Wanita yang diperkosa harus mengandung 9 bulan dari bukan suaminya, pria yang dia benci karena melakukan kekerasan.

Putri Artika R
Oleh Putri Artika R - Reporter
Soal PP aborsi, Menkes kasihan wanita diperkosa lalu hamil
Nafsiah Mboi. ©2013 Merdeka.com/M. Luthfi Rahman

Menteri Kesehatan Nafsiah Mboi menegaskan PP 61/2014 soal aborsi bisa dipakai untuk kedaruratan medik dan pemerkosaan.

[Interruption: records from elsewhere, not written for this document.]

## src/rtl/pipe_pkg.sv

```systemverilog
// Shared MIPS pipeline definitions: opcodes, controller states and
// instruction field helpers used by the hazard controller.
package pipe_pkg;

    localparam logic [5:0] OP_RTYPE = 6'h00;
    localparam logic [5:0] OP_J     = 6'h02;
    localparam logic [5:0] OP_JAL   = 6'h03;
    localparam logic [5:0] OP_BEQ   = 6'h04;
    localparam logic [5:0] OP_BNE   = 6'h05;
    localparam logic [5:0] OP_LW    = 6'h23;
    localparam logic [5:0] OP_SW    = 6'h2B;

    typedef enum logic [1:0] {
        ST_RUN  = 2'd0,
        ST_WAIT = 2'd1,
        ST_ERR  = 2'd2
    } state_t;

    function automatic logic [5:0] f_opcode(input logic [31:0] ins);
        return ins[31:26];
    endfunction

    function automatic logic [4:0] f_rs(input logic [31:0] ins);
        return ins[25:21];
    endfunction

    function automatic logic [4:0] f_rt(input logic [31:0] ins);
        return ins[20:16];
    endfunction

    function automatic logic f_is_mem(input logic [5:0] op);
        return (op == OP_LW) || (op == OP_SW);
    endfunction

    // Only the jump forms ignore the rs field.
    function automatic logic f_reads_rs(input logic [5:0] op);
        return (op != OP_J) && (op != OP_JAL);
    endfunction

    function automatic logic f_reads_rt(input logic [5:0] op);
        return (op == OP_RTYPE) || (op == OP_SW) || (op == OP_BEQ) || (op == OP_BNE);
    endfunction

endpackage

```

## src/rtl/load_use_detect.sv

```systemverilog
// Flags an instruction in ID that reads the destination of a load sitting in EX.
module load_use_detect
    import pipe_pkg::*;
(
    input  logic [31:0] id_ins,
    input  logic [31:0] ex_ins,
    output logic        hazard
);

    logic [5:0] w_op_id;
    logic [5:0] w_op_ex;
    logic [4:0] w_rt_ex;
    logic       w_ex_is_load;
    logic       w_rs_match;
    logic       w_rt_match;
    logic       w_unused;

    assign w_op_id      = f_opcode(id_ins);
    assign w_op_ex      = f_opcode(ex_ins);
    assign w_rt_ex      = f_rt(ex_ins);
    assign w_ex_is_load = (w_op_ex == OP_LW);

    assign w_rs_match = f_reads_rs(w_op_id) && (f_rs(id_ins) == w_rt_ex);
    assign w_rt_match = f_reads_rt(w_op_id) && (f_rt(id_ins) == w_rt_ex);

    // $0 is never a real dependency.
    assign hazard = w_ex_is_load && (w_rt_ex != 5'd0) && (w_rs_match || w_rt_match);

    assign w_unused = ^{id_ins[15:0], ex_ins[25:21], ex_ins[15:0]};

endmodule

```

## src/rtl/pipe_hazard_ctrl.sv

```systemverilog
// Stall/flush controller: sequences the data-memory handshake, freezes the
// pipeline on waits/timeouts, and resolves branch squash and load-use bubbles.
module pipe_hazard_ctrl
    import pipe_pkg::*;
#(
    parameter int unsigned TIMEOUT = 255
)
(
    input  logic        clk,
    input  logic        reset,
    input  logic [31:0] id_ins,
    input  logic [31:0] ex_ins,
    input  logic [31:0] mem_ins,
    input  logic        branch_taken,
    input  logic        dmem_ready,
    output logic        dmem_req,
    output logic        dmem_we,
    output logic        hold_pc,
    output logic        hold_ifid,
    output logic        hold_idex,
    output logic        hold_exmem,
    output logic        flush_ifid,
    output logic        bubble_idex,
    output logic        bubble_memwb,
    output logic        mem_err,
    output state_t      dbg_state
);

    localparam int unsigned CW = $clog2(TIMEOUT + 1);
    localparam logic [CW-1:0] CNT_MAX = CW'(TIMEOUT);

    state_t        r_state;
    logic [CW-1:0] r_cnt;
    logic          r_we;

    logic [5:0] w_mem_op;
    logic       w_is_mem;
    logic       w_is_store;
    logic       w_hazard;
    logic       w_freeze;
    logic       w_unused_mem;

    assign w_mem_op     = f_opcode(mem_ins);
    assign w_is_mem     = f_is_mem(w_mem_op);
    assign w_is_store   = (w_mem_op == OP_SW);
    assign w_unused_mem = ^mem_ins[25:0];

    load_use_detect u_load_use (
        .id_ins (id_ins),
        .ex_ins (ex_ins),
        .hazard (w_hazard)
    );

    always_ff @(posedge clk) begin
        if (!reset) begin
            r_state <= ST_RUN;
            r_cnt   <= '0;
            r_we    <= 1'b0;
        end else begin
            case (r_state)
                ST_RUN: begin
                    if (w_is_mem && !dmem_ready) begin
                        r_state <= ST_WAIT;
                        r_cnt   <= CW'(1);
                        r_we    <= w_is_store;
                    end
                end
                ST_WAIT: begin
                    // A ready on the last allowed cycle still completes.
                    if (dmem_ready) begin
                        r_state <= ST_RUN;
                        r_cnt   <= '0;
                    end else if (r_cnt >= CNT_MAX) begin
                        r_state <= ST_ERR;
                    end else begin
                        r_cnt <= r_cnt + CW'(1);
                    end
                end
                ST_ERR: begin
                    r_state <= ST_ERR;
                end
                default: begin
                    r_state <= ST_RUN;
                end
            endcase
        end
    end

    always_comb begin
        dmem_req     = 1'b0;
        dmem_we      = 1'b0;
        hold_pc      = 1'b0;
        hold_ifid    = 1'b0;
        hold_idex    = 1'b0;
        hold_exmem   = 1'b0;
        flush_ifid   = 1'b0;
        bubble_idex  = 1'b0;
        bubble_memwb = 1'b0;
        mem_err      = 1'b0;
        w_freeze     = 1'b0;
        if (reset) begin
            case (r_state)
                ST_RUN: begin
                    dmem_req = w_is_mem;
                    dmem_we  = w_is_mem && w_is_store;
                    w_freeze = w_is_mem && !dmem_ready;
                end
                ST_WAIT: begin
                    dmem_req = 1'b1;
                    dmem_we  = r_we;
                    w_freeze = !dmem_ready;
                end
                ST_ERR: begin
                    mem_err  = 1'b1;
                    w_freeze = 1'b1;
                end
                default: begin
                    w_freeze = 1'b0;
                end
            endcase

            // Freeze outranks branch squash, which outranks the load-use bubble.
            if (w_freeze) begin
                hold_pc      = 1'b1;
                hold_ifid    = 1'b1;
                hold_idex    = 1'b1;
                hold_exmem   = 1'b1;
                bubble_memwb = 1'b1;
            end else if (branch_taken) begin
                flush_ifid  = 1'b1;
                bubble_idex = 1'b1;
            end else if (w_hazard) begin
                hold_pc     = 1'b1;
                hold_ifid   = 1'b1;
                bubble_idex = 1'b1;
            end
        end
    end

    assign dbg_state = reset ? r_state : ST_RUN;

endmodule

```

Penegasan itu dia lakukan agar tidak terjadi salah paham di tengah masyarakat."Apa sih yang dimaksud kedaruratan medik, perkosaan? Itu kan sudah masuk UU kekerasan seksual. Saya sudah bicara ke Kapolri bahwa ada tim terpadu untuk mengatasi perkosaan atau kekerasan terhadap perempuan. Jadi itu tinggal dibuktikan itu perkosaan," ujar Nafsiah di DPR, Jumat (15/8).Nafsiah menambahkan seorang wanita yang diperkosa lalu hamil seperti sebuah hukuman. Pasalnya, wanita yang diperkosa harus mengandung 9 bulan dari bukan suaminya, pria yang dia benci karena melakukan kekerasan terhadap dia."Maka harus dipaksakan wanita itu harus mengandung 9 bulan. Dan setelah 9 bulan, dia harus menghidupi dan masyarakat akan mencerca dia karena dia melahirkan anak tanpa suami, beratnya luar biasa. Jadi wanita ini akan dihukum bertubi-tubi," katanya.Atas dasar itulah, lanjut Nafsiah, PP itu dibuat untuk sebuah keadilan. Maka UU kesehatan menyatakan, dengan kesepakatan semua, memang ini harus dilindungi. "Jadi di sini baik wanita itu, dan anaknya dilindungi haknya," ucapnya.Mengenai respons yang meminta merevisi PP tersebut, Nafsiah akan mengundang mereka untuk menjelaskannya. Sebab itu adalah amanah undang-undang yang disusun bersama sejak 2009, UU 36/2009, oleh kementerian lembaga dengan melibatkan MUI, melibatkan segala. "Jadi mungkin yang ditanya kebetulan belum baca. Namun kami tentu dengan senang hati akan mengundang mereka dan menjelaskan. Sebenarnya tidak ada yang perlu direvisi," tuturnya.